Tag Archives: Marketing

The Queen of Brussel Sprouts

by Kate

Once upon a time, I lived in a cabin perched halfway up a high mountain in the Blue Ridges of North Carolina and I had one of the best jobs in the whole wide world. I worked with farmers all over those mountains, helping them to market their crops. I had all kinds of amazing adventures doing this job, from meeting with hospital executives to riding at high speeds through eerie acres of a massive warehouse so that I could meet with harried and important Bigtime Buyers in tiny offices. I spoke about the plight and potential of farming to many different audiences and met super fancy high end chefs and tasted incredible food made with local ingredients. But my favorite thing to do was head out in my beat up 4runner and twist up over mountain passes and pull into the driveway of a mountain farm, and meet farmers like Charles Church.

I really, really loved my farmers. Still do. In fact, I rarely look at the pictures I took in the years that I worked for ASAP because I miss my farmers- and my job- too much. I was always be grateful for the opportunity to do work that I loved so much.

You can find many more shots from the work that I did in North Carolina here. If you live near Asheville, you just may see a picture I took in a supermarket or hospital cafeteria or restaurant one day. You never know. But the real reason I am telling you this story, is that every time I took pictures of my farmers I was reminded of the many times that I toiled in the field at home and wished someone would show up to take a glamorous picture of me. All right, so I wasn’t home enough to toil very often, and I was thrilled to be at the other end of the camera, but with all the posters and calendars and billboards of farmers out there these days, a Slattery HAS to show up on one of them at some point, right?

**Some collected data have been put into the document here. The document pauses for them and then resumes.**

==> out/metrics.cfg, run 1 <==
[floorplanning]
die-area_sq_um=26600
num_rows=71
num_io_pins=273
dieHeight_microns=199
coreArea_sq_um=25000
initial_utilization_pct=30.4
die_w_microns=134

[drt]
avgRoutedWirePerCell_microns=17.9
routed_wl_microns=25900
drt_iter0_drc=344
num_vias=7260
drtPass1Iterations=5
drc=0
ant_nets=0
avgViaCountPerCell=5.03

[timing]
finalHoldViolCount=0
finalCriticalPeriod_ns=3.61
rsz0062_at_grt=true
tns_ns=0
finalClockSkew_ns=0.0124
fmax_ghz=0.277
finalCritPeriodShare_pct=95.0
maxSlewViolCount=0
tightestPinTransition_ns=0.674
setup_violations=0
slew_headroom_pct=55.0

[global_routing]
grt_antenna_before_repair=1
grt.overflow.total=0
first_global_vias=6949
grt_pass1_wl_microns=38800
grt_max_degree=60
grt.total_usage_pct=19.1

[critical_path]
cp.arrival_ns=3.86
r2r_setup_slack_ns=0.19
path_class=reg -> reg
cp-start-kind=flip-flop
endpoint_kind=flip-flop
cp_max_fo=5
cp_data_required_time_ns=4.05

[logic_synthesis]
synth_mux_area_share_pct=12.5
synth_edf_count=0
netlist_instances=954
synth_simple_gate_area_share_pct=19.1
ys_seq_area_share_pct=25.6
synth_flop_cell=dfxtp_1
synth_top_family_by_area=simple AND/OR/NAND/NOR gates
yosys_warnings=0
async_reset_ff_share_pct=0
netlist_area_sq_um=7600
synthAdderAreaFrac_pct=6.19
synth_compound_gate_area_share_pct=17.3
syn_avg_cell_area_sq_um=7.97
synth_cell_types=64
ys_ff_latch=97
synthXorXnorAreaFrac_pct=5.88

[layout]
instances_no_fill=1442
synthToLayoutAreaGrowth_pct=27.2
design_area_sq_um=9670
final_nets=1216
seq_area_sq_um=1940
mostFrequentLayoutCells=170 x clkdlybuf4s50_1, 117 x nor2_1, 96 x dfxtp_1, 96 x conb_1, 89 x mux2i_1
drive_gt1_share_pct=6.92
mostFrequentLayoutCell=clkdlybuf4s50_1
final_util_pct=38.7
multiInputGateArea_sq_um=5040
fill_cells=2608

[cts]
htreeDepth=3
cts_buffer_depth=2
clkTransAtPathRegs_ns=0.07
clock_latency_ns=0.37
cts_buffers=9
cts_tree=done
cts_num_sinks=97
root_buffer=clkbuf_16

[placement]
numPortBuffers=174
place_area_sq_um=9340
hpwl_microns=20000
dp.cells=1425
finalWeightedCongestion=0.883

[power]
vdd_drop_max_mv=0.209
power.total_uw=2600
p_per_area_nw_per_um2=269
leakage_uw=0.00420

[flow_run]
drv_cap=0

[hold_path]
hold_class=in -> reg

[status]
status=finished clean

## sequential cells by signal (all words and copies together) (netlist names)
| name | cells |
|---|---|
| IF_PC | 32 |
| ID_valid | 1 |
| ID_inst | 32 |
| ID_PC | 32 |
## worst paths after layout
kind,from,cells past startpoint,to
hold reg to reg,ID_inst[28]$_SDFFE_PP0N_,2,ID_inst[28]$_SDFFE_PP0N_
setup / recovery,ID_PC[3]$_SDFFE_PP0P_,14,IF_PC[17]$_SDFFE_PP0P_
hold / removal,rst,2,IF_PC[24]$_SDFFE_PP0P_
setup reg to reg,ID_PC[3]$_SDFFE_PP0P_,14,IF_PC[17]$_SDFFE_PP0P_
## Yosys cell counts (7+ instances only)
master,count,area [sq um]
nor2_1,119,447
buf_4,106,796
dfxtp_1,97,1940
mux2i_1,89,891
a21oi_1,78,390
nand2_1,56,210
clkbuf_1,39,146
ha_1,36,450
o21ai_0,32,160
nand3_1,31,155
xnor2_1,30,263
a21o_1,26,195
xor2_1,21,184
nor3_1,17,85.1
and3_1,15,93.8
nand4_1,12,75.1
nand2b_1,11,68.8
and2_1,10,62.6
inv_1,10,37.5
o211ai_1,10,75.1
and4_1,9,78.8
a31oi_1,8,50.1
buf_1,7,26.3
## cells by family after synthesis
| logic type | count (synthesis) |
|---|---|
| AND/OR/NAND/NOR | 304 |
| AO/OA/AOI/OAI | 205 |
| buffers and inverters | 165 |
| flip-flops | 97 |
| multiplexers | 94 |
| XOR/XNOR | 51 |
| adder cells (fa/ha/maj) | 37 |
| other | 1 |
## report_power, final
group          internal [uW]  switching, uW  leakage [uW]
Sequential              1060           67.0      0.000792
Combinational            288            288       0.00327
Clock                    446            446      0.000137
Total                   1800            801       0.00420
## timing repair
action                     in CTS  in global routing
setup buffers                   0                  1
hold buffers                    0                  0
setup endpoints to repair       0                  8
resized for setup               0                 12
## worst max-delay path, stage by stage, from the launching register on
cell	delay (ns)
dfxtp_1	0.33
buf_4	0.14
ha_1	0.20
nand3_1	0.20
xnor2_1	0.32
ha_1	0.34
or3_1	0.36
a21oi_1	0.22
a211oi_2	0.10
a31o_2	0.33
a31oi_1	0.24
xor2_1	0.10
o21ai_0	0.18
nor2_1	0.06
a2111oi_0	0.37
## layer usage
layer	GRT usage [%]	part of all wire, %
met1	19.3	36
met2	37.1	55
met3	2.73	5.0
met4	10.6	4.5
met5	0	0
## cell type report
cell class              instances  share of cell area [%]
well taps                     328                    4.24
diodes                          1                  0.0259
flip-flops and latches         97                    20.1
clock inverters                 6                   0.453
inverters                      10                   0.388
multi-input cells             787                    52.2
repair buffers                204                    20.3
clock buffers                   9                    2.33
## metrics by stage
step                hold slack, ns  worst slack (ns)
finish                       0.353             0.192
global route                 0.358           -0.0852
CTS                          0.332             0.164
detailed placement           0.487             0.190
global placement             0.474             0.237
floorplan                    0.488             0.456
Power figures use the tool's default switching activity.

The day has arrived. Soon, the lucky customers of the Viroqua Food Coop in Viroqua, Wisconsin will shop for produce under the benevolent gaze of my sister Mary, the Brussel Sprout Queen.

I didn’t take this picture- my father the erstwhile journalist and photographer wiped the mud off his hands and took this shot. He’s also the one who suggested that the Viroqua Coop feature Mary. He then headed into the fields with her for this autumnal shoot. Mary has been a faithful supplier of high quality organic produce for years now. Other than my father, Mary is currently the real farmer in the Slattery family. She’s an incredibly hard worker and is and stubborn and passionate and surprisingly sweet beneath her tough attitude- just like all the other farmers I love.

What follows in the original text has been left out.